Satchel Paige was an American baseball legend who played ball from 1. He was the 1st player from the Negro Leagues to be elected to the Baseball Hall of Fame. He was one of America’s great winners.

 

The saddest part about Paige’s success is probably that it took America too long to realize it. The man didn’t play his first game in Major League Baseball until he was 42 years old. American Groupthink isn’t new. It’s always been a part of our culture. We are human. So are the Chinese.

 

This morning the Chinese are reminding us that: 1. they are still wearing the pants in this relationship and 2. they aren’t leaving this new game of global financial risk anytime soon. China is heading into 2010 with a full head of political and economic steam. If America and Europe don’t let her into the major league of global finance, China may very well just start up her own.

 

This morning, the Association of Southeast Asian Nations (ASEAN), plus China, Japan, and South Korea, have announced that they are moving forward with the Chiang Mai Initiative and forming a $120 billion foreign-currency reserve pool.

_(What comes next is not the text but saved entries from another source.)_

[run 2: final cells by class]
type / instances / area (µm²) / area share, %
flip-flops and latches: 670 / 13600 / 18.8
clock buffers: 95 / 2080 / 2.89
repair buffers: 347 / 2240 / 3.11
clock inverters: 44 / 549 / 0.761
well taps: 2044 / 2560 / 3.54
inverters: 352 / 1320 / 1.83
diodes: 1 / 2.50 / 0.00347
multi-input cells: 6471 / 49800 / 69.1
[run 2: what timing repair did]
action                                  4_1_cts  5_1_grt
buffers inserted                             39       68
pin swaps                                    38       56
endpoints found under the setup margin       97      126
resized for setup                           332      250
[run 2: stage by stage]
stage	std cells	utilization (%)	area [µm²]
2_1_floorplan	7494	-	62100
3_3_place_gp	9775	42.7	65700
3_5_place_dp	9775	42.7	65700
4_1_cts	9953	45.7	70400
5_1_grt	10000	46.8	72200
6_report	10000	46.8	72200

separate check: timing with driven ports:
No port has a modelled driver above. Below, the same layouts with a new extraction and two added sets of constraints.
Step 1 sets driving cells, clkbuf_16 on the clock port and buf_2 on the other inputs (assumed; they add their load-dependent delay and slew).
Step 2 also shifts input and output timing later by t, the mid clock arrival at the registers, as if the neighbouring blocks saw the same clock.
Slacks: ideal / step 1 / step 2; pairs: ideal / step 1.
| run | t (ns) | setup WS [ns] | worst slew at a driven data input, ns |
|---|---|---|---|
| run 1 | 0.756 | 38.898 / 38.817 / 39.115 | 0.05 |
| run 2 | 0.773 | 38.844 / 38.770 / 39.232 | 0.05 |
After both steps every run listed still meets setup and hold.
What follows belongs to an exercise in optimizing a design on an open flow for small area, a short achievable clock period and few clock cycles per item; a production flow would make more cautious choices.
Power is estimated from default activity; no workload was simulated.

==> 12-14 <==
==> flow/design.v (excerpt) <==
module cordic #(
    parameter int Width = 16
) (
    input  logic             clk_i,
    input  logic             rst_i,
    input  logic             start_cordic_i,
    input  logic [Width-1:0] x0_i,
    input  logic [Width-1:0] y0_i,
    input  logic [Width-1:0] z0_i,
    output logic [Width-1:0] xn_o,
    output logic [Width-1:0] yn_o,
    output logic [Width-1:0] zn_o,
    output logic             done_tick_cordic_o
);
  function automatic logic [15:0] atan(input logic [3:0] i);
    case (i)
      4'd0: atan = 16'h2D00;
      4'd1: atan = 16'h1A91;
      4'd2: atan = 16'h0E09;
      4'd3: atan = 16'h0720;
      4'd4: atan = 16'h0394;
      4'd5: atan = 16'h01CA;
      4'd6: atan = 16'h00E5;
      4'd7: atan = 16'h0073;
      4'd8: atan = 16'h0039;
      4'd9: atan = 16'h001D;
      4'd10: atan = 16'h000E;
      4'd11: atan = 16'h0007;
      4'd12: atan = 16'h0004;
      4'd13: atan = 16'h0002;
      4'd14: atan = 16'h0001;
      default: atan = 16'h0000;
    endcase
  endfunction
  logic [15:0] x_q, y_q, z_q;
  logic        busy_q;   
  ...
Settings: LEC_CHECK=0, ABC_AREA=1, CAP_MARGIN=20, CORE_MARGIN=2, CORE_UTILIZATION=40, SETUP_SLACK_MARGIN=2.0, SLEW_MARGIN=20; clock period 5.5 ns.
run.sh (not shown) runs the stock make flow with config.mk's settings and CLKGATE_MAP_FILE= SYNTH_SCRIPT=/design/flow/synth_recipe.tcl, a recipe that flattens the netlist after the stock synthesis.
==> inputs of 06-02, as changes to 12-14 <==
--- a/flow/design.v
+++ b/flow/design.v
@@ -29,54 +29,60 @@
       4'd12: atan = 16'h0004;
       4'd13: atan = 16'h0002;
       4'd14: atan = 16'h0001;
       default: atan = 16'h0000;
     endcase
   endfunction
+  function automatic logic [15:0] asr(input logic [15:0] v, input int k);
+    for (int b = 0; b < 16; b++) asr[b] = (b + k > 15) ? v[15] : v[b + k];
+  endfunction
   logic [15:0] x_q, y_q, z_q;
   logic        busy_q;   
   logic        done_q;
   logic neg;
   assign neg = z_q[15];
   logic [15:0] xi, yi;   
-  logic negx_q, posy_q;
-  assign xi = x_q ^ {16{~posy_q}};
-  assign yi = y_q ^ {16{~negx_q}};
+  assign xi = x_q;
+  assign yi = y_q;
   logic [15:0] xs, ys, az;
   logic [3:0] lo_q, hi_q;
-  logic [3:0] loy_q, hiy_q;   
   logic       last;
   assign last = hi_q[3] & lo_q[2];
   logic [15:0] xl, yl;
   always_comb begin
     xl = 16'd0;
     yl = 16'd0;
     for (int i = 0; i < 4; i++) begin
-      xl = xl | ({16{lo_q[i]}} & 16'($signed(xi) >>> i));
-      yl = yl | ({16{loy_q[i]}} & 16'($signed(yi) >>> i));
+      xl = xl | ({16{lo_q[i]}} & asr(xi, i));
+      yl = yl | ({16{lo_q[i]}} & asr(yi, i));
     end
     xs = 16'd0;
     ys = 16'd0;
     for (int i = 0; i < 4; i++) begin
-      xs = xs | ({16{hi_q[i]}} & 16'($signed(xl) >>> (4 * i)));
-      ys = ys | ({16{hiy_q[i]}} & 16'($signed(yl) >>> (4 * i)));
+      xs = xs | ({16{hi_q[i]}} & asr(xl, (4 * i)));
+      ys = ys | ({16{hi_q[i]}} & asr(yl, (4 * i)));
     end
     az = 16'd0;
     for (int i = 0; i < 15; i++) begin
       az = az | ({16{hi_q[i/4] & lo_q[i%4]}} & atan(i));
     end
   end
   logic [15:0] x_d, y_d, z_d, azi;
   logic        cx, cy, cz;
-  assign cx  = ~negx_q & busy_q;
-  assign cy  = ~posy_q & busy_q;
+  assign cx  = ~neg & busy_q;
+  assign cy  = neg & busy_q;
   assign cz  = ~neg & busy_q;
   assign azi = az ^ {16{~neg & busy_q}};
+  logic [15:0] mxs, mys, xsi, ysi;
+  assign mys = {16{cx}};
+  assign mxs = {16{cy}};
+  assign ysi = ys ^ mys;
+  assign xsi = xs ^ mxs;
   logic [16:0] x_g0, x_p0;
-  assign x_g0 = {x_q & ys, cx};
-  assign x_p0 = {x_q ^ ys, 1'b0};
+  assign x_g0 = {x_q & ysi, cx};
+  assign x_p0 = {x_q ^ ysi, 1'b0};
   logic x_g0_, x_p0_;
   assign x_g0_ = x_g0[1] | (x_p0[1] & x_g0[0]);
   assign x_p0_ = x_p0[1] & x_p0[0];
   logic x_g1_, x_p1_;
   assign x_g1_ = x_g0[3] | (x_p0[3] & x_g0[2]);
   assign x_p1_ = x_p0[3] & x_p0[2];
@@ -169,14 +175,14 @@
   assign x_d[11] = x_p0[12] ^ x_g15_;
   assign x_d[12] = x_p0[13] ^ x_g24_;
   assign x_d[13] = x_p0[14] ^ x_g18_;
   assign x_d[14] = x_p0[15] ^ x_g25_;
   assign x_d[15] = x_p0[16] ^ x_g14_;
   logic [16:0] y_g0, y_p0;
-  assign y_g0 = {y_q & xs, cy};
-  assign y_p0 = {y_q ^ xs, 1'b0};
+  assign y_g0 = {y_q & xsi, cy};
+  assign y_p0 = {y_q ^ xsi, 1'b0};
   logic y_g0_, y_p0_;
   assign y_g0_ = y_g0[1] | (y_p0[1] & y_g0[0]);
   assign y_p0_ = y_p0[1] & y_p0[0];
   logic y_g1_, y_p1_;
   assign y_g1_ = y_g0[3] | (y_p0[3] & y_g0[2]);
   assign y_p1_ = y_p0[3] & y_p0[2];
@@ -373,28 +379,22 @@
   assign z_d[15] = z_p0[16] ^ z_g14_;
   always_ff @(posedge clk_i) begin
     if (start_cordic_i) begin
       x_q <= x0_i;
       y_q <= y0_i;
       z_q <= z0_i;
-      negx_q <= z0_i[15];
-      posy_q <= ~z0_i[15];
     end else begin
       x_q <= x_d;
       y_q <= y_d;
       z_q <= z_d;
-      negx_q <= z_d[15];
-      posy_q <= ~z_d[15];
     end
   end
   always_ff @(posedge clk_i, posedge rst_i) begin
     if (rst_i) begin
       lo_q   <= 4'd0;
       hi_q   <= 4'd0;
-      loy_q  <= 4'd0;
-      hiy_q  <= 4'd0;
       busy_q <= 1'b0;
       done_q <= 1'b0;
     end else begin
       if (start_cordic_i) begin
         lo_q <= 4'd1;
         hi_q <= 4'd1;
@@ -402,22 +402,12 @@
         lo_q <= 4'd0;
         hi_q <= 4'd0;
       end else begin
         lo_q <= {lo_q[2:0], lo_q[3]};
         if (lo_q[3]) hi_q <= {hi_q[2:0], 1'b0};
       end
-      if (start_cordic_i) begin
-        loy_q <= 4'd1;
-        hiy_q <= 4'd1;
-      end else if (!busy_q || last) begin
-        loy_q <= 4'd0;
-        hiy_q <= 4'd0;
-      end else begin
-        loy_q <= {loy_q[2:0], loy_q[3]};
-        if (loy_q[3]) hiy_q <= {hiy_q[2:0], 1'b0};
-      end
       busy_q <= start_cordic_i || (busy_q && !last);
       done_q <= busy_q && last && !start_cordic_i;
     end
   end
   assign xn_o = x_q;
   assign yn_o = y_q;
==> flow/flow/run.sh (new file) <==
#!/bin/bash
# The standard layout (the standard.sh), with two changes:
#  - synthesis maps additions to ordinary logic cells (ADDER_MAP_FILE empty,
#    so Yosys does not extract full/half-adder cells); registers are unchanged;
#  - the port buffers that placement inserts are the smallest buffer cell,
#    sky130_fd_sc_hd__buf_1, instead of the one OpenROAD picks by default.
#    Every input and output port still gets its buffer.
# Full output in standard.log.
set -euo pipefail
export ADDER_MAP_FILE=
export BUFFER_PORTS_ARGS="-buffer_cell sky130_fd_sc_hd__buf_1"
bash standard.sh > standard.log 2>&1
==> flow/standard.sh (new file) <==
#!/bin/bash
# synth_recipe.tcl (not shown) runs the flow's synth.tcl, then flattens the netlist and writes it again
# the make line also repeats each setting of config.mk as NAME=value (left out here)
make -C /OpenROAD-flow-scripts/flow DESIGN_CONFIG=/design/flow/config.mk WORK_HOME=/design/flow/orfs CLKGATE_MAP_FILE= SYNTH_SCRIPT=/design/flow/synth_recipe.tcl "${@:-finish}"
--- a/flow/config.mk
+++ b/flow/config.mk
@@ -5,9 +5,9 @@
 export SDC_FILE = /design/flow/constraint.sdc
 export NUM_CORES = 4
 export LEC_CHECK = 0
 export ABC_AREA = 1
 export CAP_MARGIN = 20
 export CORE_MARGIN = 2
-export CORE_UTILIZATION = 40
-export SETUP_SLACK_MARGIN = 2.0
+export CORE_UTILIZATION = 60
+export SETUP_SLACK_MARGIN = 2.6
 export SLEW_MARGIN = 20
removed: flow/run.sh
==> qor summary <==
quantity                                                              06-02                     12-14
Outcome                                                      finished clean            finished clean
Leading area contributor after synthesis           sky130_fd_sc_hd__nand2_1  sky130_fd_sc_hd__dfxtp_1
Number of placement rows                                                 38                        44
Fillers                                                                1105                      1454
Placed cell count                                                      1352                      1067
Crit-path most repeated cell                       sky130_fd_sc_hd__nand2_2  sky130_fd_sc_hd__nand2_1
Worst reg-to-reg path cell count                                         23                        18
Worst Path Buf+Inv                                                        1                         5
Sequential cell area                                         0.001221 sq mm            0.001455 sq mm
Worst Setup EP                                                      x_q[15]                   y_q[14]
Fin nets                                                               1286                      1023
Clk tree area frac                                                   2.619%                    4.033%
Final wirelength                                                   16.76 mm                  17.63 mm
Worst reg2reg setup slack                                           2860 ps                   2120 ps
Count of multi-input combinational gates                                934                       626
Combinational gate power                                            3.57 mW                   3.96 mW
Met1 track demand over resource in global routing                    42.42%                    30.04%
Placeable core region                                         0.01075 sq mm             0.01453 sq mm
Simple-gate portion of the synthesized area                          52.50%                    23.64%
Max frequency                                                    0.3782 GHz                0.2962 GHz
Post-synthesis adder-cell area fraction                                  0%                    16.57%
Final Critical Period                                               2644 ps                   3376 ps
Function was not checked in any run of this note: the RTL went through the layout flow alone.

[afterwards: timing with drivers on the ports]
Ports are ideal in the flow. The routed layouts listed here were re-timed in OpenROAD.
Step 1 (the two cells are an assumption about what drives the block):
set clk [get_ports {clk_i}]
set_driving_cell -lib_cell sky130_fd_sc_hd__clkbuf_16 $clk
set_driving_cell -lib_cell sky130_fd_sc_hd__buf_2 [delete_from_list [all_inputs] $clk]
Step 2, shift: input delay + t, output delay - t, t = (earliest + latest rising clock arrival at the registers) / 2. This alone moves slack from input paths to output paths.
Slacks: ideal ports / drivers / drivers and shift; pairs: ideal ports / drivers.
run	shift t [ns]	setup WS [ns]	hold WS [ns]	worst setup path after step 2	worst register clock-pin slew, ns
12-14	0.383	2.124 / 2.124 / 2.124	0.528 / 0.528 / 0.528	register to register	0.06 / 0.06
06-02	0.405	2.856 / 2.856 / 2.856	0.493 / 0.493 / 0.493	register to register	0.08 / 0.08
After both steps setup and hold are still met in every run listed.
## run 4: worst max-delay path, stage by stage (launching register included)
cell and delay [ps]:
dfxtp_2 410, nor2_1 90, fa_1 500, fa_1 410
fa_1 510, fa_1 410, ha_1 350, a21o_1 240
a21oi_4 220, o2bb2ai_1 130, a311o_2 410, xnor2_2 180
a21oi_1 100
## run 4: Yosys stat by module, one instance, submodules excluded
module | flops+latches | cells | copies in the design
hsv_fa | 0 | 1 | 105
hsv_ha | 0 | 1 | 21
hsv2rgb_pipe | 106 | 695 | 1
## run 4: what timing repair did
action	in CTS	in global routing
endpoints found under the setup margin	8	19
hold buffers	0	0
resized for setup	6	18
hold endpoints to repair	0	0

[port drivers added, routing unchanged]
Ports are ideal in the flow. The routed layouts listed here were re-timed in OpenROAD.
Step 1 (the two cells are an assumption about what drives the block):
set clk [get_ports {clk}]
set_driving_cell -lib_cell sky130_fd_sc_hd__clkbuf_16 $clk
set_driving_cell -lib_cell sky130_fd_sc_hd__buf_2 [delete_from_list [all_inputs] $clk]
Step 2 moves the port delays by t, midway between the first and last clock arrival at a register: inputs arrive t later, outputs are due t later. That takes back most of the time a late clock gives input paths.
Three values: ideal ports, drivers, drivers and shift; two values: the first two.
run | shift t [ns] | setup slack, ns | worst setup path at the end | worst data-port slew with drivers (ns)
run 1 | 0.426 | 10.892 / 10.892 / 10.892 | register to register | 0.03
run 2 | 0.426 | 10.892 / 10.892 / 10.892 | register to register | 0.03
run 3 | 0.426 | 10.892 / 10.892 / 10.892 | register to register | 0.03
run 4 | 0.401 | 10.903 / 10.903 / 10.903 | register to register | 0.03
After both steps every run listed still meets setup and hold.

In a joint statement, the countries said the move was intended to “strengthen the region’s capacity to safeguard against increased risks and challenges in the global economy.” In Mandarin, that means protect against American crashes.

 

Chiang Mai is a city in northern Thailand that sits strategically on the Ping River. This is where plenty of Asian trading has been done over the last few centuries. This is where Asia’s new economic powers decided to lock arms and play some red rover with Western leaders of Perceived Financial Wisdom.

 

Like MLB ignoring Satchel Paige, Westerners ignoring The New Reality of Asian economic power doesn’t mean it ceases to exist. The Asians have been working on forming their own economic safety nets since the Japanese tried to form the Asian Monetary Fund in 1997. The Chiang Mai Initiative was formed in May of 2006. Today is simply a recognition that the proactively prepared have a plan - and they are executing on it.

 

An analyst at Banker of America is revealing to his squadrons of consensus callers this morning that China could see her property bubble “pop.” Hello, McFly – the Chinese property stocks peaked in July of this year and have been popping for 3 months! Understand that many sell-siders on this side of the pond really don’t know what they don’t know…

 

China’s Premier, Wen Jiabao, is very aware of his liabilities. Unlike Bush and Obama, he seems to actually know what he doesn’t know. He, and his financial leadership team, have been explicitly targeting the property and loan markets for the last 3 months. They are not behaving as willfully blind as we were.

 

This morning, here’s what Wen told Xinhua, the Chinese News Agency: “Property prices have risen too quickly in some areas and we should use taxes and loan interest rates to stabilize them”…

 

Unlike the US, who keeps interest rates at ZERO to fuel debt fueled asset price speculation, at least China has a plan to both generate savings amongst her citizenry (with a savings rate of return greater than ZERO) and, at the same time, show some respect for the cost of capital.

 

On the currency front, Wen said that China will “absolutely not yield” to the Western calls for currency appreciation. He explained that the plan will remain the plan, and that China will move both her currency and interest rate policies whenever she darn well pleases. Sound familiar? It should. That’s what we do.

 

2010 will be here by the end of this week, and so will China overtaking Japan as the world’s second largest economy. For a long time Americans and Europeans could see this economic and political juggernaut coming. For a long time some of us chose to ignore the power of their self-directedness.

 

As America moves the YouTube dials to another populist debate (whether or not we should re-institute Glass-Steagall like regulation in her financial markets in 2010), be certain that the Chinese are going to be moving forward at their already decided pace.

 

After closing up +1.5% overnight, the Shanghai Composite Index closed at 3188. Despite the SP500 closing at a higher-YTD-high on Christmas Eve, it’s only up 24.7% YTD. Relative to China’s +75.1% gain, that’s puny. Kind of like how Satchel Paige made 20-year old men look with a curveball coming out of his 45-year old arm.

 

My immediate term TRADE lines of support and resistance for the SP500 are now 1112 and 1129, respectively.

 

Best of luck out there this week,

KM

 


LONG ETFS

VXX - iPath S&P500 Volatility
For a TRADE we bought some protection at the market's YTD highs by buying volatility on 12/14.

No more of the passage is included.